> **DATA RECORDS**

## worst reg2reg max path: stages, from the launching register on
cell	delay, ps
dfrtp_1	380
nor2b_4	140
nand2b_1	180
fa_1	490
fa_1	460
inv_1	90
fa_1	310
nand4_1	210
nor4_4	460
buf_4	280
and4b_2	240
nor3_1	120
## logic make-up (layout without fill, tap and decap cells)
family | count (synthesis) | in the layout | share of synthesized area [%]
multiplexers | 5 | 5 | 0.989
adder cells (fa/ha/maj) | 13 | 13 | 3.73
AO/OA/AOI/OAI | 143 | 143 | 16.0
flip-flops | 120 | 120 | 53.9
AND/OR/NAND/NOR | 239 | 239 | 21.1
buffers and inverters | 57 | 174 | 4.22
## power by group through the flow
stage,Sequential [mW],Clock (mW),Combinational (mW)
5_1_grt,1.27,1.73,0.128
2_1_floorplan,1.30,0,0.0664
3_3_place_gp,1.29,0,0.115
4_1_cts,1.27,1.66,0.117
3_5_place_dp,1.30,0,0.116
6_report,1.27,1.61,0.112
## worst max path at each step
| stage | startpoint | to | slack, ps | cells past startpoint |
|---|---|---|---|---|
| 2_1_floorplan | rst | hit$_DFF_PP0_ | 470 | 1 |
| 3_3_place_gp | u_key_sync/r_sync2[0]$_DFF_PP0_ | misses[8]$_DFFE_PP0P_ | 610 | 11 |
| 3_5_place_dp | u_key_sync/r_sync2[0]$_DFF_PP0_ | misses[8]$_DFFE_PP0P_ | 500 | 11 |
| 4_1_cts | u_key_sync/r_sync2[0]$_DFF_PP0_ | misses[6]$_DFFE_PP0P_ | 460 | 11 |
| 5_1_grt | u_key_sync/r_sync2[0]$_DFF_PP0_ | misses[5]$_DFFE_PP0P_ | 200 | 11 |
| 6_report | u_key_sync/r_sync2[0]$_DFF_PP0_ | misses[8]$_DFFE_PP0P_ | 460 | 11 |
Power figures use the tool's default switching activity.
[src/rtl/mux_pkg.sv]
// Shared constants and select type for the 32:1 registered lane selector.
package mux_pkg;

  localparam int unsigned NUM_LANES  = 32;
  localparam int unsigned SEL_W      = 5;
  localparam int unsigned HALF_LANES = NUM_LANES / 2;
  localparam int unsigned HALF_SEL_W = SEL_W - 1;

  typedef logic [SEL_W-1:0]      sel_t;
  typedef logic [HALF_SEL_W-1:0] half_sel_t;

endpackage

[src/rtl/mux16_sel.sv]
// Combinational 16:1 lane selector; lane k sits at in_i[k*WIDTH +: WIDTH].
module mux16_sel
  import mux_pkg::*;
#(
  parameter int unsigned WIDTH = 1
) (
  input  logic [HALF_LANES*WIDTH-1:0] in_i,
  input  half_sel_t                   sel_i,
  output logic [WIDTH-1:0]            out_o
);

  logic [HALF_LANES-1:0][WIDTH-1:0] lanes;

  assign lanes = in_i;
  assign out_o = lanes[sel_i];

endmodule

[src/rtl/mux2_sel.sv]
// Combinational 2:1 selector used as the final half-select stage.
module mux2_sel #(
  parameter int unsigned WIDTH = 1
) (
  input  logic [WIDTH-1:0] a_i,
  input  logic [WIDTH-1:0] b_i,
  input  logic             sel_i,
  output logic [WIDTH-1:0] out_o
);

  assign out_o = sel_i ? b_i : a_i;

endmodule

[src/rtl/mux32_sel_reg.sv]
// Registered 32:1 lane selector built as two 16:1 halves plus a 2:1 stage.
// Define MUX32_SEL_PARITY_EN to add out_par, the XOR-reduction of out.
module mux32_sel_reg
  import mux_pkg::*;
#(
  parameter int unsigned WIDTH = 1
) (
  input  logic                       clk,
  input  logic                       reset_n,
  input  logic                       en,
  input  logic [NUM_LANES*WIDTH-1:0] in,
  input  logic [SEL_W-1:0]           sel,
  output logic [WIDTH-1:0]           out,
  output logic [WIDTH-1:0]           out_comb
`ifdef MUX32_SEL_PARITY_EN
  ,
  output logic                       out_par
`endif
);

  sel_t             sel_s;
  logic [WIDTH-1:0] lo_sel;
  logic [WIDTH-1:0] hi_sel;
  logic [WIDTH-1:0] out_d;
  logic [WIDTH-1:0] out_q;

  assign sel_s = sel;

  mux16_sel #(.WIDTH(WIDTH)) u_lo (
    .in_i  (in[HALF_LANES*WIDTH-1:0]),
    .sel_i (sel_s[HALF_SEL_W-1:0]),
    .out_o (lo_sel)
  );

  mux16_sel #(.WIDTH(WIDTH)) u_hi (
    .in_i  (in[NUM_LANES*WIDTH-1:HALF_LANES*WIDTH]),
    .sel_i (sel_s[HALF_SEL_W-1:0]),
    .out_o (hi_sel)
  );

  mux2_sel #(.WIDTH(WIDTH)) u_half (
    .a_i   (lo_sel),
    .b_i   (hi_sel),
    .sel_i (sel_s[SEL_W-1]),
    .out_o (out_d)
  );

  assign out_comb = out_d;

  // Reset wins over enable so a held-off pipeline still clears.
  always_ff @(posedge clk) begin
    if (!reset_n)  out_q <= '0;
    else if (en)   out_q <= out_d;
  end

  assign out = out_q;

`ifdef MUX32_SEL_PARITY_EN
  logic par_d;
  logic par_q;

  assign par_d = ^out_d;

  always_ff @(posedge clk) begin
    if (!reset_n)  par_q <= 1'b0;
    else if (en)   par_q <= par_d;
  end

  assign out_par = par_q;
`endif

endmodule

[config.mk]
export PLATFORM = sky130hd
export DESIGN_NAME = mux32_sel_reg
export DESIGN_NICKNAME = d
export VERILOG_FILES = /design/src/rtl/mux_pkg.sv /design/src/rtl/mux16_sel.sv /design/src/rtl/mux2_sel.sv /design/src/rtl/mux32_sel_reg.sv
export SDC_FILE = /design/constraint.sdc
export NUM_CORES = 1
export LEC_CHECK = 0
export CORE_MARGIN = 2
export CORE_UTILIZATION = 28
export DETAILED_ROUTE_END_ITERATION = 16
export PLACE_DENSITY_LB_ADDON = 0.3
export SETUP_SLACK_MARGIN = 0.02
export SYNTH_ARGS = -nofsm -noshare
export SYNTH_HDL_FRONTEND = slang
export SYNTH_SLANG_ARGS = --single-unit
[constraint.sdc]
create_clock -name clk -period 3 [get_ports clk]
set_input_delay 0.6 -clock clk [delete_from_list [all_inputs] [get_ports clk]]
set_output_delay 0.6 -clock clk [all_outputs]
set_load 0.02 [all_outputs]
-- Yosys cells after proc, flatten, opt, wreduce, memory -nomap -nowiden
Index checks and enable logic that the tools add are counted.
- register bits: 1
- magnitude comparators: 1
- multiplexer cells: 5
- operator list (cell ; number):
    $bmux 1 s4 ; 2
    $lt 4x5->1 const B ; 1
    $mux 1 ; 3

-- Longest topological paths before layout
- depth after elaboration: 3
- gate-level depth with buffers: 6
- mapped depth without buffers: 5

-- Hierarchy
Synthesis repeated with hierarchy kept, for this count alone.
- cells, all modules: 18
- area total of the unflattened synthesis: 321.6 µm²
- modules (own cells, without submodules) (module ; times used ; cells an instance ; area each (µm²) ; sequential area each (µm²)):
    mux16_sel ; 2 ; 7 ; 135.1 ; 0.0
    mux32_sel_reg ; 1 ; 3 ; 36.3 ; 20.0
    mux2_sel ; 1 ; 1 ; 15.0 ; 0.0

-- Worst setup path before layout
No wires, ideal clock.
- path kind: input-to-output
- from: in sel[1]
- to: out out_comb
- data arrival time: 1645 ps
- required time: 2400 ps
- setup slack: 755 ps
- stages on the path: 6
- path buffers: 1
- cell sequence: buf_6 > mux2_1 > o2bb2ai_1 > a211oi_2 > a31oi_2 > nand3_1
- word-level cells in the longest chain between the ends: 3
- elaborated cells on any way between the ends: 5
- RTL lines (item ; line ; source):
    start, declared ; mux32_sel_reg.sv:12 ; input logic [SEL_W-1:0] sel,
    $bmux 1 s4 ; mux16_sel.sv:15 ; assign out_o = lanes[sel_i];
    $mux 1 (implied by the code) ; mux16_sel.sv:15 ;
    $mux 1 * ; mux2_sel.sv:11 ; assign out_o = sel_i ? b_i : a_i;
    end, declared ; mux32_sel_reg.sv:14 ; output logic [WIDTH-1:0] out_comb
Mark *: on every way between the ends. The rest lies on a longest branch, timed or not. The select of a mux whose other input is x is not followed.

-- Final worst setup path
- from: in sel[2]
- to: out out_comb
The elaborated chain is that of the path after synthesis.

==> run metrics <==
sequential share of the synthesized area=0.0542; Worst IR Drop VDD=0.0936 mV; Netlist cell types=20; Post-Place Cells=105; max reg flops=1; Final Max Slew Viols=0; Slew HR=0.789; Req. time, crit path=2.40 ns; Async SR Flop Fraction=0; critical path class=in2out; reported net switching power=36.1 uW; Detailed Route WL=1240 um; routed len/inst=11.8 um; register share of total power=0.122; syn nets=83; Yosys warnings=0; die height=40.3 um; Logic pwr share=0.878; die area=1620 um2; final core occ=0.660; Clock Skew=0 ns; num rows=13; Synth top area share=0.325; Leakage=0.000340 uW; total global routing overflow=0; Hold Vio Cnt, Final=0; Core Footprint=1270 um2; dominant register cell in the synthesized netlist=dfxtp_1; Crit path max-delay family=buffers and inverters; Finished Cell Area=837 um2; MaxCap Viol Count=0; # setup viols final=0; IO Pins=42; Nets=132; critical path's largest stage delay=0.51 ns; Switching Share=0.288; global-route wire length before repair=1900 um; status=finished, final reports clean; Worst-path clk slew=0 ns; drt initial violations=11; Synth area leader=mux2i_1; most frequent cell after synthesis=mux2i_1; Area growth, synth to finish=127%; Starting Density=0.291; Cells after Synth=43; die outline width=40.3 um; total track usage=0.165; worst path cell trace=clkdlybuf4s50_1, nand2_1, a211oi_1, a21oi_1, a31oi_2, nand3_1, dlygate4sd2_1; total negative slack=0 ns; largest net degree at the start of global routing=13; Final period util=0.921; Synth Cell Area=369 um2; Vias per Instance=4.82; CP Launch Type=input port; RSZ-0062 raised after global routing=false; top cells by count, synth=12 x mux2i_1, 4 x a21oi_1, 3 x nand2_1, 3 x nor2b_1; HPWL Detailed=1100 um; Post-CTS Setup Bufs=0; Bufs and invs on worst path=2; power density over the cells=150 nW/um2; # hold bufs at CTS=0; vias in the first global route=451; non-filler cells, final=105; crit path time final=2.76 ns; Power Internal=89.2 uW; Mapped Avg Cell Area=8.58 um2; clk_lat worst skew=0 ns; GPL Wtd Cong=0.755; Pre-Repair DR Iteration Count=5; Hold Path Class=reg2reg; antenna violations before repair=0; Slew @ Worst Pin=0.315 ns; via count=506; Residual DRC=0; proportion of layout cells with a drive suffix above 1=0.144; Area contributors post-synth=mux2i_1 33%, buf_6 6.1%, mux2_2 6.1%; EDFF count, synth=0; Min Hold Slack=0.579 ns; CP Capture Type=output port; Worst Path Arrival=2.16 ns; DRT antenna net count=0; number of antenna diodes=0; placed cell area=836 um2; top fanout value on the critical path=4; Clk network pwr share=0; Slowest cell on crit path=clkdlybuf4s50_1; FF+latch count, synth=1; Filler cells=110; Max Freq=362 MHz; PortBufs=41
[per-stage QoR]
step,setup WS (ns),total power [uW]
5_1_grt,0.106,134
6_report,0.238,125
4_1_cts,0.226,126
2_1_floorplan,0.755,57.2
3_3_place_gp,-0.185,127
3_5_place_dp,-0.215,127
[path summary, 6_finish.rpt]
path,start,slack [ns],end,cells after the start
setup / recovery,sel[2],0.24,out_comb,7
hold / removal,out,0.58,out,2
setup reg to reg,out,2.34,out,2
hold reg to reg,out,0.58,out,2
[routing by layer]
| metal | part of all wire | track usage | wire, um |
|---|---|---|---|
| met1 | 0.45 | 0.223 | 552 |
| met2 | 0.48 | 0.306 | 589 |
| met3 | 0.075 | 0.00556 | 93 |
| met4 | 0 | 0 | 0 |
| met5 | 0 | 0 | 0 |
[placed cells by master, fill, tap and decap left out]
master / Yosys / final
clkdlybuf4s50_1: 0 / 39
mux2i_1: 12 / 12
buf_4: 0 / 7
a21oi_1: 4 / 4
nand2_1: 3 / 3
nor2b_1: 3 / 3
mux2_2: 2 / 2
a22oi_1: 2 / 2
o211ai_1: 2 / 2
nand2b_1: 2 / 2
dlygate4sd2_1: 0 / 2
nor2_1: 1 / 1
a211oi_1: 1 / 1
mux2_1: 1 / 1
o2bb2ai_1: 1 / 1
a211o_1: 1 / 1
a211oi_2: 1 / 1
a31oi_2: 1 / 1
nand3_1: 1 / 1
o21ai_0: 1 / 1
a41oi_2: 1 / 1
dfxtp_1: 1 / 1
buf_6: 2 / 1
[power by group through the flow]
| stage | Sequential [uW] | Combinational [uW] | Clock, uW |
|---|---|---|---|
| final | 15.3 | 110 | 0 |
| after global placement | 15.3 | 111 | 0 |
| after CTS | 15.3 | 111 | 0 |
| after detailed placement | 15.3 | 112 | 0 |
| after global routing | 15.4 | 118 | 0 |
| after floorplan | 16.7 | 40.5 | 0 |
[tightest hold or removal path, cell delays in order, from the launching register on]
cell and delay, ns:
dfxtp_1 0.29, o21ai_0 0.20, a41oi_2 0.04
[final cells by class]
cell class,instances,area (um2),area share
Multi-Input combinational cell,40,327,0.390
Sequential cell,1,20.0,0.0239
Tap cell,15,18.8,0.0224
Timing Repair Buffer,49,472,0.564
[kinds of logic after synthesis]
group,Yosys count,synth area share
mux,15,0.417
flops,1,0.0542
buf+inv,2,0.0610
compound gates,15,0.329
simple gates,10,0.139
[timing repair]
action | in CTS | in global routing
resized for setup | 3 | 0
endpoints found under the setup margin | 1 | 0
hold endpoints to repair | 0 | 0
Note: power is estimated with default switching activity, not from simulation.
* * *
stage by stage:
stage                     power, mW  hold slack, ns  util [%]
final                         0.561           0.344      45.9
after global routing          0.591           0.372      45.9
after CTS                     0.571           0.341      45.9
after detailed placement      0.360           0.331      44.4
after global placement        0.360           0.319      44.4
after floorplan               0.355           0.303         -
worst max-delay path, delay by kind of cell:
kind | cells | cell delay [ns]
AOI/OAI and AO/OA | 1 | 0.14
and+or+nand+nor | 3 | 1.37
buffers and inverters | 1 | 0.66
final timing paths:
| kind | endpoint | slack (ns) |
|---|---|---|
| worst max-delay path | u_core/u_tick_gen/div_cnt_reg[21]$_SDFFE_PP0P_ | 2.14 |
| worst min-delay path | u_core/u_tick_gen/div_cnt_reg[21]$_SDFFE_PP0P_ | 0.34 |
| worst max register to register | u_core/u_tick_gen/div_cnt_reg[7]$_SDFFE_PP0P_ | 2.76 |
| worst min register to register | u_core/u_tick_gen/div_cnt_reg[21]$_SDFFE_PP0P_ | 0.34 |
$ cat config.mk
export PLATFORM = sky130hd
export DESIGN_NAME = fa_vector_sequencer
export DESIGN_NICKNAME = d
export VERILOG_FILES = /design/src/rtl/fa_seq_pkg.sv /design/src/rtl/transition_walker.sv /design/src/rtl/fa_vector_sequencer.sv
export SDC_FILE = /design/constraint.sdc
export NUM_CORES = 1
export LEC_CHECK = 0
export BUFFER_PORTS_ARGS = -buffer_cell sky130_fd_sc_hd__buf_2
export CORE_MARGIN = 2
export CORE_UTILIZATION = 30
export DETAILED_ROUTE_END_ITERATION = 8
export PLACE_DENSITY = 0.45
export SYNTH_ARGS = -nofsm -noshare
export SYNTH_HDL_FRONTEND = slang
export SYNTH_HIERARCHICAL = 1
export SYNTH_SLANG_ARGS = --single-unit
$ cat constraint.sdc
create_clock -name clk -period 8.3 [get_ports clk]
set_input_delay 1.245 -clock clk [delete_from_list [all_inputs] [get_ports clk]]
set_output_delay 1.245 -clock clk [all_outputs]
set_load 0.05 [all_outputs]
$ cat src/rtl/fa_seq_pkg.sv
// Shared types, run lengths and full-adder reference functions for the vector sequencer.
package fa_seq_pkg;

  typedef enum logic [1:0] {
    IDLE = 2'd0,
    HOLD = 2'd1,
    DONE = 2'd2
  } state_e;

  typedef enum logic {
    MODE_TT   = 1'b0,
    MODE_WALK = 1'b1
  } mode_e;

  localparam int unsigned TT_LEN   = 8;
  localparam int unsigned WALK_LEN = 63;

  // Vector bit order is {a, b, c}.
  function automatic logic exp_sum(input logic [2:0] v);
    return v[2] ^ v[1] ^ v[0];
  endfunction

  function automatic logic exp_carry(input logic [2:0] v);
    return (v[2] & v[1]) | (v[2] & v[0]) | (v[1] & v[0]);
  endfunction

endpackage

> **TASK PROMPT**
Find the string "misses" in the records, then copy each line where it occurs.

> **FINAL ANSWER**
| 3_3_place_gp | u_key_sync/r_sync2[0]$_DFF_PP0_ | misses[8]$_DFFE_PP0P_ | 610 | 11 |
| 3_5_place_dp | u_key_sync/r_sync2[0]$_DFF_PP0_ | misses[8]$_DFFE_PP0P_ | 500 | 11 |
| 4_1_cts | u_key_sync/r_sync2[0]$_DFF_PP0_ | misses[6]$_DFFE_PP0P_ | 460 | 11 |
| 5_1_grt | u_key_sync/r_sync2[0]$_DFF_PP0_ | misses[5]$_DFFE_PP0P_ | 200 | 11 |
| 6_report | u_key_sync/r_sync2[0]$_DFF_PP0_ | misses[8]$_DFFE_PP0P_ | 460 | 11 |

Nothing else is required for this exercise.